Personal information
- Full name: Dorival Silvestre Júnior
- Date of birth: 25 April 1962 (age 64)
- Place of birth: Araraquara, Brazil
- Height: 1.86 m (6 ft 1 in)
- Position: Defensive midfielder

Team information
- Current team: São Paulo (head coach)

Youth career
- 1976–1977: Marília
- 1978–1982: Ferroviária

Senior career*
- Years: Team / Apps / (Gls)
- 1982–1983: Ferroviária / 19 / (0)
- 1983–1984: Marília
- 1984–1985: Guarani / 37 / (0)
- 1985–1986: Avaí
- 1986–1987: Joinville / 35 / (0)
- 1988: São José-SP / 23 / (1)
- 1988: Coritiba / 23 / (0)
- 1989–1992: Palmeiras / 124 / (3)
- 1993: Grêmio / 9 / (0)
- 1994–1995: Juventude / 92 / (4)
- 1996: Araçatuba
- 1997: Matonense
- 1998: Botafogo-SP

International career
- 1993: Brazil / 0 / (0)

Managerial career
- 2002: Ferroviária
- 2003–2004: Figueirense
- 2005: Fortaleza
- 2005: Criciúma
- 2005: Juventude
- 2005–2006: Sport Recife
- 2006: Avaí
- 2006–2007: São Caetano
- 2007: Cruzeiro
- 2008: Coritiba
- 2009: Vasco da Gama
- 2010: Santos
- 2010–2011: Atlético Mineiro
- 2011–2012: Internacional
- 2012–2013: Flamengo
- 2013: Vasco da Gama
- 2013: Fluminense
- 2014: Palmeiras
- 2015–2017: Santos
- 2017–2018: São Paulo
- 2018: Flamengo
- 2020: Athletico Paranaense
- 2022: Ceará
- 2022: Flamengo
- 2023: São Paulo
- 2024–2025: Brazil
- 2025–2026: Corinthians
- 2026–: São Paulo

= Dorival Júnior =

Brazilian footballer (born 1962)

Dorival Silvestre Júnior (/pt-BR/; born 25 April 1962) is a Brazilian professional football coach and former player.

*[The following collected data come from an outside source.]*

### src/rtl/vga_pkg.sv
// Shared types and helpers for the VGA colour output path.
package vga_pkg;

  typedef enum logic [1:0] {
    BRIGHT     = 2'd0,
    FADING_OUT = 2'd1,
    DARK       = 2'd2,
    FADING_IN  = 2'd3
  } fade_state_t;

  localparam bit SYNC_POL_DEFAULT = 1'b0;
  localparam int MAX_COLOR_W      = 16;
  localparam int COLOR_IDX_W      = $clog2(MAX_COLOR_W);

  // Replicates an in_w-bit code MSB-first across out_w bits (result in the low out_w bits).
  function automatic logic [MAX_COLOR_W-1:0] expand_color(
    input logic [MAX_COLOR_W-1:0] code,
    input int                     in_w,
    input int                     out_w
  );
    logic [MAX_COLOR_W-1:0] res;
    res = '0;
    for (int i = 0; i < MAX_COLOR_W; i++) begin
      if (i < out_w && in_w > 0) begin
        res[COLOR_IDX_W'(out_w - 1 - i)] = code[COLOR_IDX_W'(in_w - 1 - (i % in_w))];
      end
    end
    return res;
  endfunction

endpackage

### src/rtl/vga_fade_ctrl.sv
// Frame-synchronous brightness fade controller: vsync edge detect, frame counter,
// fade state machine and the current brightness level.
module vga_fade_ctrl
  import vga_pkg::*;
#(
  parameter int LVL_W       = 3,
  parameter int FADE_FRAMES = 4,
  parameter bit SYNC_POL    = SYNC_POL_DEFAULT
) (
  input  logic           clk,
  input  logic           rst,
  input  logic           vsync_in,
  input  logic           fade_out_req,
  input  logic           fade_in_req,
  output logic [LVL_W:0] level,
  output logic           fade_busy
);

  localparam logic [LVL_W:0] FULL     = (LVL_W + 1)'(1 << LVL_W);
  localparam int             CNT_W    = $clog2(FADE_FRAMES + 1);
  localparam logic [CNT_W-1:0] CNT_LAST = CNT_W'(FADE_FRAMES - 1);

  fade_state_t      state_q, state_d;
  logic [LVL_W:0]   level_q, level_d;
  logic [CNT_W-1:0] cnt_q, cnt_d;
  logic             vs_act_q;
  logic             vs_act;
  logic             tick;
  logic             take_out;
  logic             take_in;

  // The previous-sample flag resets to "active" so a vsync held active through
  // reset release must first be seen inactive before a tick can fire.
  assign vs_act = (vsync_in == SYNC_POL);
  assign tick   = vs_act && !vs_act_q;

  assign take_out = fade_out_req && (state_q == BRIGHT || state_q == FADING_IN);
  assign take_in  = fade_in_req && !fade_out_req &&
                    (state_q == DARK || state_q == FADING_OUT);

  always_ff @(posedge clk or posedge rst) begin
    if (rst) begin
      state_q  <= BRIGHT;
      level_q  <= FULL;
      cnt_q    <= '0;
      vs_act_q <= 1'b1;
    end else begin
      state_q  <= state_d;
      level_q  <= level_d;
      cnt_q    <= cnt_d;
      vs_act_q <= vs_act;
    end
  end

  always_comb begin
    state_d = state_q;
    level_d = level_q;
    cnt_d   = cnt_q;
    if (take_out) begin
      cnt_d   = '0;
      state_d = (level_q == '0) ? DARK : FADING_OUT;
    end else if (take_in) begin
      cnt_d   = '0;
      state_d = (level_q == FULL) ? BRIGHT : FADING_IN;
    end else if (tick && (state_q == FADING_OUT || state_q == FADING_IN)) begin
      if (cnt_q == CNT_LAST) begin
        cnt_d = '0;
        if (state_q == FADING_OUT) begin
          level_d = level_q - 1'b1;
          if (level_q == (LVL_W + 1)'(1)) state_d = DARK;
        end else begin
          level_d = level_q + 1'b1;
          if (level_q == FULL - 1'b1) state_d = BRIGHT;
        end
      end else begin
        cnt_d = cnt_q + 1'b1;
      end
    end
  end

  assign level     = level_q;
  assign fade_busy = (state_q == FADING_OUT) || (state_q == FADING_IN);

endmodule
$ cat src/rtl/keypad_pkg.sv
`default_nettype none
// ============================================================================
// Module      : keypad_pkg
// Description : Shared types, constants and helpers for the keypad debouncer.
//               Key index map used throughout: 0..9 = num_raw bits,
//               10 = ctrl_raw[0] (right), 11 = ctrl_raw[1] (left).
// Revision    : 1.0 - initial release
// ============================================================================
package keypad_pkg;

  typedef enum logic [1:0] {
    ST_IDLE     = 2'd0,
    ST_DEBOUNCE = 2'd1,
    ST_HELD     = 2'd2,
    ST_RELEASE  = 2'd3
  } state_t;

  localparam logic [3:0] KEY_LEFT  = 4'd10;
  localparam logic [3:0] KEY_RIGHT = 4'd11;

  localparam int DB_CYCLES_DEFAULT     = 20;
  localparam int REPEAT_DELAY_DEFAULT  = 500;
  localparam int REPEAT_PERIOD_DEFAULT = 100;

  localparam int NUM_KEYS = 12;

  // True when exactly one bit of the key vector is set.
  function automatic logic is_onehot(input logic [NUM_KEYS-1:0] v);
    return (v != '0) && ((v & (v - 12'd1)) == '0);
  endfunction

  // Index of the highest set bit; only meaningful for a one-hot vector.
  function automatic logic [3:0] key_index(input logic [NUM_KEYS-1:0] v);
    logic [3:0] idx;
    idx = 4'd0;
    for (int i = 0; i < NUM_KEYS; i++) begin
      if (v[i]) idx = 4'(i);
    end
    return idx;
  endfunction

  // Key index to reported code: bit0 is digit 0, bit1..bit9 are digits 9..1.
  function automatic logic [3:0] key_code_of(input logic [3:0] idx);
    logic [3:0] code;
    if (idx == 4'd0)       code = 4'd0;
    else if (idx <= 4'd9)  code = 4'd10 - idx;
    else if (idx == 4'd10) code = KEY_RIGHT;
    else                   code = KEY_LEFT;
    return code;
  endfunction

  // Saturating 16-bit increment so counters can never wrap.
  function automatic logic [15:0] sat_inc(input logic [15:0] v);
    return (v == 16'hFFFF) ? v : v + 16'd1;
  endfunction

endpackage : keypad_pkg
`default_nettype wire

$ cat src/rtl/sync2.sv
`default_nettype none
// ============================================================================
// Module      : sync2
// Description : Two-flop synchronizer bank, synchronous active-low reset.
// Revision    : 1.0 - initial release
// ============================================================================
module sync2 #(
  parameter int WIDTH = 1
) (
  input  logic             clk,
  input  logic             rst,
  input  logic [WIDTH-1:0] i_d,
  output logic [WIDTH-1:0] o_q
);

  logic [WIDTH-1:0] r_meta;
  logic [WIDTH-1:0] r_sync;

  // Two-stage capture of the asynchronous inputs.
  always_ff @(posedge clk) begin
    if (!rst) begin
      r_meta <= '0;
      r_sync <= '0;
    end else begin
      r_meta <= i_d;
      r_sync <= r_meta;
    end
  end

  assign o_q = r_sync;

endmodule : sync2
`default_nettype wire

$ cat src/rtl/keypad_debounce.sv
`default_nettype none
// ============================================================================
// Module      : keypad_debounce
// Description : Debounces a 10-digit + 2-cursor keypad. Accepts a key only
//               when it is the sole key held for DB_CYCLES synced samples,
//               then reports a one-hot level, a key code and a valid pulse.
//               Optional auto-repeat enabled by defining KEY_REPEAT_EN.
// Revision    : 1.0 - initial release
// ============================================================================
module keypad_debounce
  import keypad_pkg::*;
#(
  parameter int DB_CYCLES     = DB_CYCLES_DEFAULT,
  parameter int REPEAT_DELAY  = REPEAT_DELAY_DEFAULT,
  parameter int REPEAT_PERIOD = REPEAT_PERIOD_DEFAULT
) (
  input  logic       clk,
  input  logic       rst,
  input  logic [9:0] num_raw,
  input  logic [1:0] ctrl_raw,
  output logic [9:0] number_btn,
  output logic [1:0] control_btn,
  output logic       key_valid,
  output logic [3:0] key_code
);

  localparam logic [15:0] C_DB_LAST = 16'(DB_CYCLES - 1);

  if (DB_CYCLES < 2 || DB_CYCLES > 65535 ||
      REPEAT_DELAY < 2 || REPEAT_DELAY > 65535 ||
      REPEAT_PERIOD < 2 || REPEAT_PERIOD > 65535) begin : g_param_check
    $error("keypad_debounce: parameter out of range");
  end

  logic [NUM_KEYS-1:0] w_keys;
  logic [NUM_KEYS-1:0] w_cap_mask;
  logic                w_cap_high;
  logic                w_only_cap;
  logic                w_any;

  state_t              r_state;
  logic [15:0]         r_cnt;
  logic [3:0]          r_idx;
  logic [NUM_KEYS-1:0] r_btn;
  logic                r_valid;
  logic [3:0]          r_code;

  sync2 #(
    .WIDTH (NUM_KEYS)
  ) u_sync (
    .clk (clk),
    .rst (rst),
    .i_d ({ctrl_raw, num_raw}),
    .o_q (w_keys)
  );

  assign w_cap_mask = 12'd1 << r_idx;
  assign w_cap_high = w_keys[r_idx];
  assign w_only_cap = (w_keys == w_cap_mask);
  assign w_any      = |w_keys;

`ifdef KEY_REPEAT_EN
  logic [15:0] r_rpt_cnt;
  logic        r_rpt_first;
  logic [15:0] w_rpt_last;

  // Cycles from one accept to the next: first the delay, then the period.
  assign w_rpt_last = r_rpt_first ? 16'(REPEAT_DELAY - 1) : 16'(REPEAT_PERIOD - 1);
`endif

  // Debounce state machine with registered outputs.
  always_ff @(posedge clk) begin
    if (!rst) begin
      r_state <= ST_IDLE;
      r_cnt   <= '0;
      r_idx   <= '0;
      r_btn   <= '0;
      r_valid <= 1'b0;
      r_code  <= '0;
`ifdef KEY_REPEAT_EN
      r_rpt_cnt   <= '0;
      r_rpt_first <= 1'b1;
`endif
    end else begin
      r_valid <= 1'b0;
      case (r_state)
        ST_IDLE: begin
          if (is_onehot(w_keys)) begin
            r_idx   <= key_index(w_keys);
            r_cnt   <= '0;
            r_state <= ST_DEBOUNCE;
          end
        end
        ST_DEBOUNCE: begin
          if (!w_only_cap) begin
            r_state <= ST_IDLE;
          end else if (r_cnt == C_DB_LAST) begin
            r_state <= ST_HELD;
            r_btn   <= w_cap_mask;
            r_valid <= 1'b1;
            r_code  <= key_code_of(r_idx);
`ifdef KEY_REPEAT_EN
            r_rpt_cnt   <= '0;
            r_rpt_first <= 1'b1;
`endif
          end else begin
            r_cnt <= sat_inc(r_cnt);
          end
        end
        ST_HELD: begin
          // Only the captured key matters here; other keys are ignored.
          if (!w_cap_high) begin
            r_btn   <= '0;
            r_cnt   <= '0;
            r_state <= ST_RELEASE;
          end
`ifdef KEY_REPEAT_EN
          else if (r_rpt_cnt == w_rpt_last) begin
            r_btn       <= w_cap_mask;
            r_valid     <= 1'b1;
            r_rpt_cnt   <= '0;
            r_rpt_first <= 1'b0;
          end else begin
            // One-cycle low gap right before each repeat accept.
            if (r_rpt_cnt == w_rpt_last - 16'd1) r_btn <= '0;
            r_rpt_cnt <= sat_inc(r_rpt_cnt);
          end
`endif
        end
        ST_RELEASE: begin
          if (w_any) begin
            r_cnt <= '0;
          end else if (r_cnt == C_DB_LAST) begin
            r_state <= ST_IDLE;
          end else begin
            r_cnt <= sat_inc(r_cnt);
          end
        end
        default: r_state <= ST_IDLE;
      endcase
    end
  end

  assign number_btn  = r_btn[9:0];
  assign control_btn = r_btn[11:10];
  assign key_valid   = r_valid;
  assign key_code    = r_code;

endmodule : keypad_debounce
`default_nettype wire
$ cat config.mk
export PLATFORM = sky130hd
export DESIGN_NAME = ls_ex_queue
export DESIGN_NICKNAME = d
export VERILOG_FILES = /design/src/rtl/ls_ex_queue.sv
export SDC_FILE = /design/constraint.sdc
export NUM_CORES = 1
export LEC_CHECK = 0
export ABC_CLOCK_PERIOD_IN_PS = 2650
export CAP_MARGIN = 0
export CORE_ASPECT_RATIO = 1.4
export CORE_MARGIN = 5
export CORE_UTILIZATION = 35
export DETAILED_ROUTE_END_ITERATION = 10
export PLACE_DENSITY = 0.56
export SLEW_MARGIN = 20
export SYNTH_ARGS = -nofsm -noshare
export SYNTH_HDL_FRONTEND = slang
export SYNTH_SLANG_ARGS = --single-unit
$ cat constraint.sdc
create_clock -name clk -period 2.65 [get_ports clk]
set_input_delay 0.53 -clock clk [delete_from_list [all_inputs] [get_ports clk]]
set_output_delay 0.53 -clock clk [all_outputs]
set_load 0.01 [all_outputs]
$ cat src/rtl/ls_ex_queue.sv
// Load/store execution queue: in-order FIFO of memory ops feeding a single
// outstanding memctrl transaction, with rollback that kills queued loads.
module ls_ex_queue #(
   parameter int unsigned DEPTH  = 4,
   parameter int unsigned ADDR_W = 32,
   parameter int unsigned DATA_W = 32,
   parameter int unsigned TAG_W  = 4
) (
   input  logic              clk,
   input  logic              rst,
   input  logic              rdy,
   // enqueue side
   input  logic              enable_sign_from_ls,
   input  logic              is_store_from_ls,
   input  logic [1:0]        size_from_ls,
   input  logic              unsigned_from_ls,
   input  logic [TAG_W-1:0]  tag_from_ls,
   input  logic [ADDR_W-1:0] address_from_ls,
   input  logic [DATA_W-1:0] store_data_from_ls,
   output logic              full_sign_to_ls,
   // memory controller side
   output logic              enable_sign_to_memctrl,
   output logic [ADDR_W-1:0] address_to_memctrl,
   output logic [DATA_W-1:0] store_data_to_memctrl,
   output logic [2:0]        size_to_memctrl,
   output logic              load_store_sign_to_memctrl,
   input  logic              finish_sign_from_memctrl,
   input  logic [DATA_W-1:0] load_data_from_memctrl,
   // rollback
   input  logic              rollback_sign_from_rob,
   // load result
   output logic              valid_sign,
   output logic [DATA_W-1:0] data,
   output logic [TAG_W-1:0]  tag
);

   localparam int unsigned PTR_W = $clog2(DEPTH);
   localparam int unsigned CNT_W = PTR_W + 1;
   localparam logic [CNT_W-1:0] DEPTH_C = CNT_W'(DEPTH);
   localparam logic [CNT_W-1:0] FULL_C  = CNT_W'(DEPTH - 1);

   typedef enum logic [0:0] {StIdle, StWaitMem} state_t;

   state_t r_state, w_state_d;

   // queue storage
   logic              r_is_store [DEPTH];
   logic [1:0]        r_size     [DEPTH];
   logic              r_unsigned [DEPTH];
   logic [TAG_W-1:0]  r_tag      [DEPTH];
   logic [ADDR_W-1:0] r_addr     [DEPTH];
   logic [DATA_W-1:0] r_sdata    [DEPTH];
   logic [DEPTH-1:0]  r_killed;

   logic [PTR_W-1:0]  r_head, r_tail;
   logic [CNT_W-1:0]  r_count;

   // registered outputs
   logic              r_mem_en;
   logic [ADDR_W-1:0] r_mem_addr;
   logic [DATA_W-1:0] r_mem_sdata;
   logic [2:0]        r_mem_size;
   logic              r_mem_store;
   logic              r_valid;
   logic [DATA_W-1:0] r_data;
   logic [TAG_W-1:0]  r_res_tag;

   logic              w_enq, w_issue, w_skip, w_complete, w_pop;
   logic [2:0]        w_head_bytes;
   logic [DATA_W-1:0] w_load_ext;

   assign full_sign_to_ls            = (r_count >= FULL_C);
   assign enable_sign_to_memctrl     = r_mem_en;
   assign address_to_memctrl         = r_mem_addr;
   assign store_data_to_memctrl      = r_mem_sdata;
   assign size_to_memctrl            = r_mem_size;
   assign load_store_sign_to_memctrl = r_mem_store;
   assign valid_sign                 = r_valid;
   assign data                       = r_data;
   assign tag                        = r_res_tag;

   // A load arriving together with rollback is already squashed; stores are committed.
   assign w_enq = rdy & enable_sign_from_ls & (r_count < DEPTH_C) &
                  (is_store_from_ls | ~rollback_sign_from_rob);
   assign w_pop = w_skip | w_complete;

   // FSM state register
   always_ff @(posedge clk or negedge rst) begin
      if (!rst) begin
         r_state <= StIdle;
      end else if (rdy) begin
         r_state <= w_state_d;
      end
   end

   // FSM next state: issue live head, drop killed head, wait for memctrl finish
   always_comb begin
      w_state_d  = r_state;
      w_issue    = 1'b0;
      w_skip     = 1'b0;
      w_complete = 1'b0;
      if (rdy) begin
         case (r_state)
            StIdle: begin
               if (r_count != '0) begin
                  if (r_killed[r_head]) begin
                     w_skip = 1'b1;
                  end else begin
                     w_issue   = 1'b1;
                     w_state_d = StWaitMem;
                  end
               end
            end
            StWaitMem: begin
               if (finish_sign_from_memctrl) begin
                  w_complete = 1'b1;
                  w_state_d  = StIdle;
               end
            end
            default: w_state_d = StIdle;
         endcase
      end
   end

   // Byte count of the head entry; encoding 3 behaves as a word
   always_comb begin
      case (r_size[r_head])
         2'd0:    w_head_bytes = 3'd1;
         2'd1:    w_head_bytes = 3'd2;
         default: w_head_bytes = 3'd4;
      endcase
   end

   // Sign/zero extension of the returned load data for the head entry
   always_comb begin
      w_load_ext = load_data_from_memctrl;
      case (r_size[r_head])
         2'd0: w_load_ext = {{(DATA_W-8){~r_unsigned[r_head] & load_data_from_memctrl[7]}},
                             load_data_from_memctrl[7:0]};
         2'd1: w_load_ext = {{(DATA_W-16){~r_unsigned[r_head] & load_data_from_memctrl[15]}},
                             load_data_from_memctrl[15:0]};
         default: w_load_ext = load_data_from_memctrl;
      endcase
   end

   // Queue storage, pointers, memctrl request and result registers
   always_ff @(posedge clk or negedge rst) begin
      if (!rst) begin
         for (int unsigned i = 0; i < DEPTH; i++) begin
            r_is_store[i] <= 1'b0;
            r_size[i]     <= '0;
            r_unsigned[i] <= 1'b0;
            r_tag[i]      <= '0;
            r_addr[i]     <= '0;
            r_sdata[i]    <= '0;
         end
         r_killed    <= '0;
         r_head      <= '0;
         r_tail      <= '0;
         r_count     <= '0;
         r_mem_en    <= 1'b0;
         r_mem_addr  <= '0;
         r_mem_sdata <= '0;
         r_mem_size  <= '0;
         r_mem_store <= 1'b0;
         r_valid     <= 1'b0;
         r_data      <= '0;
         r_res_tag   <= '0;
      end else if (rdy) begin
         r_valid <= 1'b0;

         // kill loads before the enqueue write so a new entry is never marked
         if (rollback_sign_from_rob) begin
            for (int unsigned i = 0; i < DEPTH; i++) begin
               if (!r_is_store[i]) r_killed[i] <= 1'b1;
            end
         end

         if (w_enq) begin
            r_is_store[r_tail] <= is_store_from_ls;
            r_size[r_tail]     <= size_from_ls;
            r_unsigned[r_tail] <= unsigned_from_ls;
            r_tag[r_tail]      <= tag_from_ls;
            r_addr[r_tail]     <= address_from_ls;
            r_sdata[r_tail]    <= store_data_from_ls;
            r_killed[r_tail]   <= 1'b0;
            r_tail             <= r_tail + 1'b1;
         end

         if (w_pop) r_head <= r_head + 1'b1;

         case ({w_enq, w_pop})
            2'b10:   r_count <= r_count + 1'b1;
            2'b01:   r_count <= r_count - 1'b1;
            default: r_count <= r_count;
         endcase

         if (w_issue) begin
            r_mem_en    <= 1'b1;
            r_mem_addr  <= r_addr[r_head];
            r_mem_sdata <= r_sdata[r_head];
            r_mem_size  <= w_head_bytes;
            r_mem_store <= r_is_store[r_head];
         end

         if (w_complete) begin
            r_mem_en <= 1'b0;
            // a load killed while in flight still finishes but reports nothing
            if (!r_is_store[r_head] && !r_killed[r_head] && !rollback_sign_from_rob) begin
               r_valid   <= 1'b1;
               r_data    <= w_load_ext;
               r_res_tag <= r_tag[r_head];
            end
         end
      end
   end

endmodule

He is the current head coach of São Paulo.

A defensive midfielder, Júnior notably played for Palmeiras. After retiring, he began his coaching career in 2002 with Ferroviária, but only gained national notoriety in 2010 when coaching Neymar's Santos. He later led Flamengo to a 2022 Copa Libertadores win and São Paulo to their first-ever Copa do Brasil title in 2023, before being named head coach of the Brazil national team in January 2024.

==Playing career==
Known only as Júnior during his playing days, he was born in Araraquara, São Paulo, and made his debuts as a senior with hometown's Ferroviária in 1982. Two years later, after a brief stint at Marília (club he also represented in the youth setup), he moved to Guarani.

In 1985, Júnior began playing in the state of Santa Catarina, first for Avaí and later for Joinville. In 1988, he went back to his native state, representing São José, but during the same year he moved to Coritiba.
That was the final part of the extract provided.